WHAT IS REQUIRED
In the listing below, find the line that contains "endpackage : ddr_capture_pkg" and the line that contains "to the core clock". Quote both and every line between them, exactly, and nothing more.

EXTRACTED MATERIAL
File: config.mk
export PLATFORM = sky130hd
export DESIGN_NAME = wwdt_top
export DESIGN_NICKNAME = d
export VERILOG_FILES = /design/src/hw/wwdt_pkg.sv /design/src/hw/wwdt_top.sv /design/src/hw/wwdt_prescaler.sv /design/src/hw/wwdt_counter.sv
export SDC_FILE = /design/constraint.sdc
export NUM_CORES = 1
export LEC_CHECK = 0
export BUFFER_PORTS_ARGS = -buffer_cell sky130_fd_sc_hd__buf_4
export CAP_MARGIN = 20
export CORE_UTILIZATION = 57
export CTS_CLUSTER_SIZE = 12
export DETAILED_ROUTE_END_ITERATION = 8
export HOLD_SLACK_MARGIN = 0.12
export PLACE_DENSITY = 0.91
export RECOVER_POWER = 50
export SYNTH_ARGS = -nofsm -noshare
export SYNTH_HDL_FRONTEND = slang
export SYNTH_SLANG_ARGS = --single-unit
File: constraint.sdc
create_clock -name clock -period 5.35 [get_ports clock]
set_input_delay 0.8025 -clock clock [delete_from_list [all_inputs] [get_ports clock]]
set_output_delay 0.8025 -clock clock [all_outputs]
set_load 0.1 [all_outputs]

--

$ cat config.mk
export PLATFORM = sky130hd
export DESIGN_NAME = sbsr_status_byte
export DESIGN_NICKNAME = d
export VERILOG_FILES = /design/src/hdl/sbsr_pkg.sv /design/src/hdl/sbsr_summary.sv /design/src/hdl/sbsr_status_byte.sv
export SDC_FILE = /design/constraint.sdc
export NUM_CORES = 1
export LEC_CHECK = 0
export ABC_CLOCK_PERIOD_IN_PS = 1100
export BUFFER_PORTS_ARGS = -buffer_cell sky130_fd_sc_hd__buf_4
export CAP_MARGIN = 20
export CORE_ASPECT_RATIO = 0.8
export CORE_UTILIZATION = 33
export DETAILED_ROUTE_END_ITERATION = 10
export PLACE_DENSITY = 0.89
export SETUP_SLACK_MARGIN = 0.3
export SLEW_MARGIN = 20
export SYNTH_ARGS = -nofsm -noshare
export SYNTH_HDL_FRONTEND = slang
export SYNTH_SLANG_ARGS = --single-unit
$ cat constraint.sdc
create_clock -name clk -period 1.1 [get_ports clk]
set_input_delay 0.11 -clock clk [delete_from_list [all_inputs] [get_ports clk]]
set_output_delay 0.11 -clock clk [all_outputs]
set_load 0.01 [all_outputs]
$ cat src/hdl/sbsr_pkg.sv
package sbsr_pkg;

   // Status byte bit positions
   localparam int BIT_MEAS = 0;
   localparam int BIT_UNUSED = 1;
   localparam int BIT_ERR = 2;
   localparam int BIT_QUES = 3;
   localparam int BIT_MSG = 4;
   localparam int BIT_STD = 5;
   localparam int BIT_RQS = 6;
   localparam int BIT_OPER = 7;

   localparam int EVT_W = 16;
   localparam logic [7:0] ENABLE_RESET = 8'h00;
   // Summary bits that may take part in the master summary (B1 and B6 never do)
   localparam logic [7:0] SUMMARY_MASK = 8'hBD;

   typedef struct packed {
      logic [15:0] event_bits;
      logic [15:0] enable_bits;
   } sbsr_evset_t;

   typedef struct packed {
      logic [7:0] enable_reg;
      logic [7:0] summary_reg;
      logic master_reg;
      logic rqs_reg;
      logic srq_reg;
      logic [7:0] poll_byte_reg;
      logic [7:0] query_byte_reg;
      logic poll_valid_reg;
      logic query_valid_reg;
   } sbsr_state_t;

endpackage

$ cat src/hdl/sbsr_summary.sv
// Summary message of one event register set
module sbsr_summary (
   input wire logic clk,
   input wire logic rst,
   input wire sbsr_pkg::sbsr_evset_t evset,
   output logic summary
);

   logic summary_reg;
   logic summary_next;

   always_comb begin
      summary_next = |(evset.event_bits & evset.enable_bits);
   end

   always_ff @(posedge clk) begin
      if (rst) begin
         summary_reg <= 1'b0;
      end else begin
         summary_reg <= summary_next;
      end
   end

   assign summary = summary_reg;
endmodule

--

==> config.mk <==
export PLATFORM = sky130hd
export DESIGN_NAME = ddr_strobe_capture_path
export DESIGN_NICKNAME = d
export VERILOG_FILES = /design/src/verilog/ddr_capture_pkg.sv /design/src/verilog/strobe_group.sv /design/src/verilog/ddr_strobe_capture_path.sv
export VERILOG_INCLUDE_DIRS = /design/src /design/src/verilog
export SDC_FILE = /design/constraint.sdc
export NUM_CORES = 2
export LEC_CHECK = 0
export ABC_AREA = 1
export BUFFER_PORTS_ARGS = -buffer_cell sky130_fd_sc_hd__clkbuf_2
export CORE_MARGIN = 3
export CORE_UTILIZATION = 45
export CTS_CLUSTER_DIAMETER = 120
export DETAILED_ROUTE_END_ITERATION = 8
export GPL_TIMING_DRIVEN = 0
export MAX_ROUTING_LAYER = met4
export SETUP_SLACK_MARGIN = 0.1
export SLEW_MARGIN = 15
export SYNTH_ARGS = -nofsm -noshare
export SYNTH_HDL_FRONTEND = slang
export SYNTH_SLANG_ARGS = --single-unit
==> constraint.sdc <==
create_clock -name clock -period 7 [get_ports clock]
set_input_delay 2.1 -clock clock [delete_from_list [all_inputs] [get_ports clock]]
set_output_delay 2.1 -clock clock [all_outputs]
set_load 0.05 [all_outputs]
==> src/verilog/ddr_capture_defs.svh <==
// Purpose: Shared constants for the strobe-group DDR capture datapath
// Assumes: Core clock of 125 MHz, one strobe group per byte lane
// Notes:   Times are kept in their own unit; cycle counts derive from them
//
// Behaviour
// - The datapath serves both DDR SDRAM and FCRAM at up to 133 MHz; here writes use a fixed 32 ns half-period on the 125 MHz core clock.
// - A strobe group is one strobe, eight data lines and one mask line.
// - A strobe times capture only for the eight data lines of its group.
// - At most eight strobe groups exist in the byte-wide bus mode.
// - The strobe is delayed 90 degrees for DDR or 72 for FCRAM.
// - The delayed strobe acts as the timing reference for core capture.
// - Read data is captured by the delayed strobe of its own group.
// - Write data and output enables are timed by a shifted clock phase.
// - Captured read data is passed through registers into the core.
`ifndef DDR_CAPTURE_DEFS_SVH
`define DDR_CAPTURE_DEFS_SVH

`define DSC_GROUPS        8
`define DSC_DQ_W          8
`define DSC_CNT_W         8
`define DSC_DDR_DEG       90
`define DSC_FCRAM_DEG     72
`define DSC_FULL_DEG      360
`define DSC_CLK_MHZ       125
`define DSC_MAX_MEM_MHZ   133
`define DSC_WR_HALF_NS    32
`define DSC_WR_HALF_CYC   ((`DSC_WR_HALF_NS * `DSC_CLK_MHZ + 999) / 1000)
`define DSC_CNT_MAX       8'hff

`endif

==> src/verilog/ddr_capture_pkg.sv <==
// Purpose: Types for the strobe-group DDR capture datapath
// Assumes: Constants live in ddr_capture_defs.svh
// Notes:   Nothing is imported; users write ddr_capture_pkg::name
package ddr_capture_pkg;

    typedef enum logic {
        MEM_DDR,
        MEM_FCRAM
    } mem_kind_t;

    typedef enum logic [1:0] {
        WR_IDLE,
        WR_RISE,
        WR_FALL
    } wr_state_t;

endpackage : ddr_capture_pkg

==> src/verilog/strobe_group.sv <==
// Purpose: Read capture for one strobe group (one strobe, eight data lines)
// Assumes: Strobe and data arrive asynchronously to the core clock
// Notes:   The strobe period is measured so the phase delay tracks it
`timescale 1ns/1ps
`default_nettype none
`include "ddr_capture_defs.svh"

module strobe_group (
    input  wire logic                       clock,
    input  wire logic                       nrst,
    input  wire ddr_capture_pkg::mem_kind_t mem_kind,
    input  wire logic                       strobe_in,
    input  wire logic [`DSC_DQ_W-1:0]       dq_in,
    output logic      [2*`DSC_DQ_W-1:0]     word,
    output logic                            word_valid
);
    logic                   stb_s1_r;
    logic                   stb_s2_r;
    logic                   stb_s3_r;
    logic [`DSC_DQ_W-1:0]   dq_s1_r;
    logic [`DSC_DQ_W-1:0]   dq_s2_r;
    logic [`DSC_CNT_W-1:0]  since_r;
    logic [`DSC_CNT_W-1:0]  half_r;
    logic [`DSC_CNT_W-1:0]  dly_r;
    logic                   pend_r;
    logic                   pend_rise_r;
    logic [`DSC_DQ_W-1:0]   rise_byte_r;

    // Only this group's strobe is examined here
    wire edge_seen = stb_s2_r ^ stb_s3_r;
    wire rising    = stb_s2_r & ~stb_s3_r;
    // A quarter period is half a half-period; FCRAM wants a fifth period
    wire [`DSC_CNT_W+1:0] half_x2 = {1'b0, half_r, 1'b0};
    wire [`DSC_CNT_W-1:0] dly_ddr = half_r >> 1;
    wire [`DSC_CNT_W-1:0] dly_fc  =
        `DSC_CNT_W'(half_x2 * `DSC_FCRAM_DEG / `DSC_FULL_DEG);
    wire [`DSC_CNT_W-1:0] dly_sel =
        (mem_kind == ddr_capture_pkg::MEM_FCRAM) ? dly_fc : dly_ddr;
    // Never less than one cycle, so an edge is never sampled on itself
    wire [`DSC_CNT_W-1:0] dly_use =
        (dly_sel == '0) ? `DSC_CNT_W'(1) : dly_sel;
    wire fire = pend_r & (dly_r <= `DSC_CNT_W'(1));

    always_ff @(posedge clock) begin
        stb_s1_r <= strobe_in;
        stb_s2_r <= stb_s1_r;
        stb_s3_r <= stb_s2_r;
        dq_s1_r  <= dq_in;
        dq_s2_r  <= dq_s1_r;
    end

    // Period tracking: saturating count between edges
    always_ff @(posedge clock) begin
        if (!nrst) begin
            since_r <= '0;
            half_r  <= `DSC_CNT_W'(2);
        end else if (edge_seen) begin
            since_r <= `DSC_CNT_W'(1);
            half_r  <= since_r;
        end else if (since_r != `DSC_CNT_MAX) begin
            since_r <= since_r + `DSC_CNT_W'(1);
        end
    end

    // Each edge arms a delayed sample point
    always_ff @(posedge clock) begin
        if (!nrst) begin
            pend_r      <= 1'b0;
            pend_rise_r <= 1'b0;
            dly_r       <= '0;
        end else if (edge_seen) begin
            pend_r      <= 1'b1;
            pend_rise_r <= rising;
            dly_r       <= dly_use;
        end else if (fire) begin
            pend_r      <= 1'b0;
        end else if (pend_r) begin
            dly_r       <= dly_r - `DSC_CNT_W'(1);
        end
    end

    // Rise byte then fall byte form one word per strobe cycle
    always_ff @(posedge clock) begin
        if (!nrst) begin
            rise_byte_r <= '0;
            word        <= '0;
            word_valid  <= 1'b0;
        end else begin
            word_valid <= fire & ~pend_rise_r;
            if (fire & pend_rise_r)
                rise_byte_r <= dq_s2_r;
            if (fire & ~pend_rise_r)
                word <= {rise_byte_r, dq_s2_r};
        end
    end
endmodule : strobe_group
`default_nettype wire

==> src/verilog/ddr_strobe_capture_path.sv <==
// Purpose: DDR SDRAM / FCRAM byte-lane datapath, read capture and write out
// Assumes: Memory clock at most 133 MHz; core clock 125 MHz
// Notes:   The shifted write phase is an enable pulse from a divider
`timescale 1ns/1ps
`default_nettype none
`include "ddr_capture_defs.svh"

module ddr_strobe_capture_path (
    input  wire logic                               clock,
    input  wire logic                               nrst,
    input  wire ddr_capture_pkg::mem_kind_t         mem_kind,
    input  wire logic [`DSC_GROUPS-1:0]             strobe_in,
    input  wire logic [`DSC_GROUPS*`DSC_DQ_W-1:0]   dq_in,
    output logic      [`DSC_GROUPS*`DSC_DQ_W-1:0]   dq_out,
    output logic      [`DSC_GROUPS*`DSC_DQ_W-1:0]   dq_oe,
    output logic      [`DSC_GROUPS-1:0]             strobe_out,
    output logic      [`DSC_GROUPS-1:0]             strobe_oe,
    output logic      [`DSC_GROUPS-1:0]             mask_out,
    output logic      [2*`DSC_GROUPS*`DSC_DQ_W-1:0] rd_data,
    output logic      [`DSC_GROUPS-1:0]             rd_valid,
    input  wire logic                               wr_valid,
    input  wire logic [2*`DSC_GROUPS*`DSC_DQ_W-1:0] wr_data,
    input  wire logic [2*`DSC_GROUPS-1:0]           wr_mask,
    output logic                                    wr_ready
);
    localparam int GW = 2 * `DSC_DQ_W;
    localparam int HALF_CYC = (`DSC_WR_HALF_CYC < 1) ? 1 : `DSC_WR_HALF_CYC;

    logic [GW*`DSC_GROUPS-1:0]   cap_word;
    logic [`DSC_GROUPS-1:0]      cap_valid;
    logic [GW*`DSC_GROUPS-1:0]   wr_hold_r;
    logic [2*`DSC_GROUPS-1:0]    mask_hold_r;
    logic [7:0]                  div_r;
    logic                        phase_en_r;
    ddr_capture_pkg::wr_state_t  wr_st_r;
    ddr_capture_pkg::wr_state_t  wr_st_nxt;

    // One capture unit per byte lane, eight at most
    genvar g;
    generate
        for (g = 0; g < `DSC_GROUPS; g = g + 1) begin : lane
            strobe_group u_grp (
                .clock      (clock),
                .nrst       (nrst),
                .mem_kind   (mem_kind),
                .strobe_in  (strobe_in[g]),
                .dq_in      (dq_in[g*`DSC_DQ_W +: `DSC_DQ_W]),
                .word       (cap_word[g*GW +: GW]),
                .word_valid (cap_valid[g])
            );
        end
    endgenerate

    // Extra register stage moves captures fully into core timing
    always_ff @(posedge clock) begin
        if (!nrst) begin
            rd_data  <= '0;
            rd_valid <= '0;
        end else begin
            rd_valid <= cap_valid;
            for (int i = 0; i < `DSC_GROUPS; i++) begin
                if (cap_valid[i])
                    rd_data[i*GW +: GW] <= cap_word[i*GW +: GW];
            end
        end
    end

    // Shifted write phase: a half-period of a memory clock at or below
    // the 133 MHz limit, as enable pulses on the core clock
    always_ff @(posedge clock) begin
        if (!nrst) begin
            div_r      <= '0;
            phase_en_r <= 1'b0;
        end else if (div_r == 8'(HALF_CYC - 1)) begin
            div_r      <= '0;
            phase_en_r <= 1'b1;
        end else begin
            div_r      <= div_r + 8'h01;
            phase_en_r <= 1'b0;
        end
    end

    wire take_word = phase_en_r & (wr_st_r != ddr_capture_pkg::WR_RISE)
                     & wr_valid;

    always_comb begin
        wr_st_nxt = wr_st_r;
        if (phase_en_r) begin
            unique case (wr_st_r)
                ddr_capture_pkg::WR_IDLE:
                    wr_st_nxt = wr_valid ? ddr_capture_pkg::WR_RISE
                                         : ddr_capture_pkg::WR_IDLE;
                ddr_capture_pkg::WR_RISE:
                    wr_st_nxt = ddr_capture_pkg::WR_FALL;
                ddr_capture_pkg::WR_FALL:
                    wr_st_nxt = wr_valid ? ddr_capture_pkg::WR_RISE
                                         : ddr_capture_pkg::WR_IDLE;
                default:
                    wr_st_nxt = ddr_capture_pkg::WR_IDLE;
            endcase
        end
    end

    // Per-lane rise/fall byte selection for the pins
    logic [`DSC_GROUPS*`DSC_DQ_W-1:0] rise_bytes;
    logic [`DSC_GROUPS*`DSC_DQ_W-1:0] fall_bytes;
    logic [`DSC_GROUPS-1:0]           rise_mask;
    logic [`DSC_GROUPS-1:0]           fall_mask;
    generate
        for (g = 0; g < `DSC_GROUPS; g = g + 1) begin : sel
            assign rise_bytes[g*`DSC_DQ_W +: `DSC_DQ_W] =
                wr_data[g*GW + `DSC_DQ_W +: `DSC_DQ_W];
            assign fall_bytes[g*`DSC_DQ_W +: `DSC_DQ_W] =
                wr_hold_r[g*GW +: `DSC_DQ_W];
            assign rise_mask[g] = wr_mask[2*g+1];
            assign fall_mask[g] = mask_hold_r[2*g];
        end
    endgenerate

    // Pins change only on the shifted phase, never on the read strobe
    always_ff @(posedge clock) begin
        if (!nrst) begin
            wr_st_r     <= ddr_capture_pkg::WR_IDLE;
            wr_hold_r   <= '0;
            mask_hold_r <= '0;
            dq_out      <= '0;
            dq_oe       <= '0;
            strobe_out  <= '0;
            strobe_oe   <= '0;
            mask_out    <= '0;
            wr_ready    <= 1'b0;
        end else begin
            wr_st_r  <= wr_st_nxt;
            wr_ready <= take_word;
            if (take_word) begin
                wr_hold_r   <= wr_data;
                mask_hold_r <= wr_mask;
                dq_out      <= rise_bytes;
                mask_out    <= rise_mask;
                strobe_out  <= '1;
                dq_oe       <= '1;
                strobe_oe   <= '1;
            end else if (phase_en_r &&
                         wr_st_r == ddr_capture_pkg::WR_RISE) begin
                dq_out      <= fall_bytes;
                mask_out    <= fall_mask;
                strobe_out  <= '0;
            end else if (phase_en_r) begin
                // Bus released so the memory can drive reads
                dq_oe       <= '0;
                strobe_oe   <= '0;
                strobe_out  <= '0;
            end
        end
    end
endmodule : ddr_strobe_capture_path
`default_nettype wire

TASK RESPONSE
endpackage : ddr_capture_pkg

==> src/verilog/strobe_group.sv <==
// Purpose: Read capture for one strobe group (one strobe, eight data lines)
// Assumes: Strobe and data arrive asynchronously to the core clock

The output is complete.